Breaking down the data science of the FAST models
I have received such an awesome response to my breakdown articles so I really wanted to go further in depth into the actual underlying data science of my methods. I hope you guys find this as interesting as I did! I am also very open to criticism from the community!
In order to better break fights down, I came up with the idea of separating the overall strategic and the tactical approaches fighters take per round. This article is going to be on the strategic aspect of my FAST models with further articles to come on the four tactical models.
So, as any data scientist will tell you, I started my project off with a question: What defines a fighter’s strategy? In my opinion, a fighter’s strategy is broadly where they CHOOSE (keyword here) to spend their time in the cage. For example, Masvidal did not choose to be in the bottom position against Usman, Usman made that choice for him. Masvidal wanted to stand and strike with him to try and knock him out. So now we intuitively have a broad measure of strategic approach: how much time does a fighter spend in a position they chose? To convert this idea into a quantitative measure, I broke it down into 3 measurable categories:
-
Standing time
-
Control time
-
Controlled time
Controlled time is equal to the opponent's control time for that round and standing time is equal to the total round time minus control time and controlled time. Thankfully, ufcstats.com has total round time and control time so I was able to create these stats with the data they provide.
So now we have our three quantitative measures but we run into the problem of differing amounts of round time. We need to be able to compare a round that ends at 2:30 with a full 5 minute round. The model I use is sensitive to the differences in raw round totals so we need to convert them to ratios. Next up, I merged back in our fourth measure: total round time. This measure is equal to the sum of the previous three, which are all in seconds.
To account for these changes and make them comparable, I divided the first three measures by the fourth one to get:
-
% of time standing
-
% of time in control
-
% of time controlled
Since we only want the time for positions that the fighter chose to be in, we will focus on the first two.
I used a K-means clustering algorithm to look for differentiation between the two measures (in machine learning we call them features which is what I will call them going forward). I don’t want to go too math heavy to explain how the algorithm works but at a high level the model looks for clusters of similar rounds and labels them as such. I then looked at the statistics for those rounds and came to a conclusion about what they are.
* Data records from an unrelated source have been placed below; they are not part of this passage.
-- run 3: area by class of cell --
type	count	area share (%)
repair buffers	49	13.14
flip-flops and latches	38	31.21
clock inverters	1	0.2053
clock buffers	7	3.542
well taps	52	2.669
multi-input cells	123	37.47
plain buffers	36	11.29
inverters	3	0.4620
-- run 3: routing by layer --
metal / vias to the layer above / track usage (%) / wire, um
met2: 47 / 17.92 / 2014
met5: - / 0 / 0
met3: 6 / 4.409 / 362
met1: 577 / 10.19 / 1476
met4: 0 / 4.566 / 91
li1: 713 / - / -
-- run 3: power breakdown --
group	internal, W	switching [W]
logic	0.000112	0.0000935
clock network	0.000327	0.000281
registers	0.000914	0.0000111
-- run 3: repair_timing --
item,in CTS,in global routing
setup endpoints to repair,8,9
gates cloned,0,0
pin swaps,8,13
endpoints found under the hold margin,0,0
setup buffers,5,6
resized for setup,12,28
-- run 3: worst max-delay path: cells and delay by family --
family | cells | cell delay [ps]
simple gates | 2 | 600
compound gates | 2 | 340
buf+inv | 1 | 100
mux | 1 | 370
<file path="config.mk">
export PLATFORM = sky130hd
export DESIGN_NAME = instruction_format_decode
export DESIGN_NICKNAME = d
export VERILOG_FILES = /design/src/core/instr_decode_pkg.sv /design/src/core/instruction_format_decode.sv /design/src/core/quarter_phase_gen.sv
export SDC_FILE = /design/constraint.sdc
export NUM_CORES = 1
export LEC_CHECK = 0
export BUFFER_PORTS_ARGS = -buffer_cell sky130_fd_sc_hd__buf_2
export CORE_MARGIN = 1.5
export CORE_UTILIZATION = 49
export DETAILED_ROUTE_END_ITERATION = 6
export PLACE_DENSITY = 0.82
export SETUP_SLACK_MARGIN = 0.05
export SYNTH_ARGS = -nofsm -noshare
export SYNTH_HDL_FRONTEND = slang
export SYNTH_HIERARCHICAL = 1
export SYNTH_SLANG_ARGS = --single-unit
</file>
<file path="constraint.sdc">
create_clock -name clk -period 3.9 [get_ports clk]
set_clock_uncertainty 0.2 [all_clocks]
set_input_delay 0.585 -clock clk [delete_from_list [all_inputs] [get_ports clk]]
set_output_delay 0.585 -clock clk [all_outputs]
set_load 0.01 [all_outputs]
</file>
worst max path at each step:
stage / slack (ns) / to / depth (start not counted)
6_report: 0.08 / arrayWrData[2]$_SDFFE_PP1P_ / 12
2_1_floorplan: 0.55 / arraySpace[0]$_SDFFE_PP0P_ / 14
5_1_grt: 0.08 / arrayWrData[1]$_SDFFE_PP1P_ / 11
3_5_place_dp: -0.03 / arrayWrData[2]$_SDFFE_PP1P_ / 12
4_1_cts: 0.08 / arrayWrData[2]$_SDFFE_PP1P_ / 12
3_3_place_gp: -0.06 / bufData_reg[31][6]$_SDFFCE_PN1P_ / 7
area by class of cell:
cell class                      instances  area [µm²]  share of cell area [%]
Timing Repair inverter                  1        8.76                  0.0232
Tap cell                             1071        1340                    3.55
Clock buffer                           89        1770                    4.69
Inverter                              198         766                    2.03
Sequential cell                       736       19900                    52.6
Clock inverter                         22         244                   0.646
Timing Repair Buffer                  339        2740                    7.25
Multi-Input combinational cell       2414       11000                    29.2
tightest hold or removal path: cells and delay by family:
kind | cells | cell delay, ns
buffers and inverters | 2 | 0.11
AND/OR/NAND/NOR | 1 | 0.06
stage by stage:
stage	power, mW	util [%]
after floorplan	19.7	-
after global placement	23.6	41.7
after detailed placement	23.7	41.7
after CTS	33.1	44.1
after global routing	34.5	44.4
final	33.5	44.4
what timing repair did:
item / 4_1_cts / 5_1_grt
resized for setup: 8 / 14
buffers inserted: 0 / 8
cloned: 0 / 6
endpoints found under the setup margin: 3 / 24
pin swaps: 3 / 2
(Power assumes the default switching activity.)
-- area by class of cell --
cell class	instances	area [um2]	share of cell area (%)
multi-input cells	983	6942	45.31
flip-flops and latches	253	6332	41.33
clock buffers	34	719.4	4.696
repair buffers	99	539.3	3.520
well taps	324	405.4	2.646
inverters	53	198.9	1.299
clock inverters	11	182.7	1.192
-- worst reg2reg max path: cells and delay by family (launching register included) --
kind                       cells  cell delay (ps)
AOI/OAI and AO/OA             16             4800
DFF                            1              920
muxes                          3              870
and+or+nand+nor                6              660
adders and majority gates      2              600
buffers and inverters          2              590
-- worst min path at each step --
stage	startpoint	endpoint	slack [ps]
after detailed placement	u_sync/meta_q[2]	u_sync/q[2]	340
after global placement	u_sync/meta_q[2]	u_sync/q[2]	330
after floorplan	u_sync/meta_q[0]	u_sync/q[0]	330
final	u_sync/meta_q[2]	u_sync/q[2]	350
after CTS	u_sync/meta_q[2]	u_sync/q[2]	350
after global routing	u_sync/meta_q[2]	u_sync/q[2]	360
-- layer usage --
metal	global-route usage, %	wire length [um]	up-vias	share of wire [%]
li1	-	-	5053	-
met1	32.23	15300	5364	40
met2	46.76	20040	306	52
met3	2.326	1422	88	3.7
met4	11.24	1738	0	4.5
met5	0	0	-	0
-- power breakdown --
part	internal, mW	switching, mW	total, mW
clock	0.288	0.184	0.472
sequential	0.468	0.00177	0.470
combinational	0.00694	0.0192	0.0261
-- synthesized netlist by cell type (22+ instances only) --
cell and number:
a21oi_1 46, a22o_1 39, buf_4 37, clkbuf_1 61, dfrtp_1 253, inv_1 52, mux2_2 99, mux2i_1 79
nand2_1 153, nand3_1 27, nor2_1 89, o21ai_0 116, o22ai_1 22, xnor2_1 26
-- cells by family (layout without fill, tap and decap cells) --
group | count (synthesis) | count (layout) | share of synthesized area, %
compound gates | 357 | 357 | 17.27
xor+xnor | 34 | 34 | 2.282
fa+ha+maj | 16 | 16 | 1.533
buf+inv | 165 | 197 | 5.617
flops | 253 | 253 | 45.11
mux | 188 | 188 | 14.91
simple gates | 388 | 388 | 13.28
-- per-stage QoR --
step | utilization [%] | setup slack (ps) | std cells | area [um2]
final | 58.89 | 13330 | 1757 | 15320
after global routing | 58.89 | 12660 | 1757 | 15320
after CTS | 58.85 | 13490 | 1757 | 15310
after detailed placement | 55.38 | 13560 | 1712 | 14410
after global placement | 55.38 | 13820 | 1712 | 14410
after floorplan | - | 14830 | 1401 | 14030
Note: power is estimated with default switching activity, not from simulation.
I used a traditional algorithm, the elbow method, to choose the number of clusters and came to the conclusion that four was the best choice. For those data science enthusiasts out there, my cosine K-means score was .827 which shows a high level of differentiation.
Now for the results. To generate the table below, I did a simple pivot table grouping using the cluster label and then averaged the two input features, i.e. % of time standing and % of time in control, to see what the average round looked like for each one.
Class | Strategic Class | % of Time In Control | % of Time Standing |
---|---|---|---|
0 | Striking Heavy | 3% | 76.4% |
1 | Balanced Grappler | 42.5% | 36.8% |
2 | Balanced Striker | 23.2% | 54.8% |
3 | Grappling Heavy | 68.3% | 16.5% |
As we can see, Class 0 spent 76.4% of their time standing and 3% in control so I labeled this class Striking Heavy. For Class 1, the values are 36.8% and 42.5% respectively so I labelled it Balanced Grappler. Class 2 gets Balanced Striker for its higher percentage in standing time of 54.8% and finally Class 3 gets Grappling Heavy for its 68.3% and 16.5% split.
As I explained to my manager on a project I did for work using K-means clustering, unsupervised clustering algorithms give a math answer that I, the data scientist, interpret into a business (or in this case MMA) answer. As such, these results are open to tons of speculation and scrutiny and I welcome any and all questions! I am very open to updating my models and data warehouse based on correct critiques and I am also open to any and all questions regarding the above methods!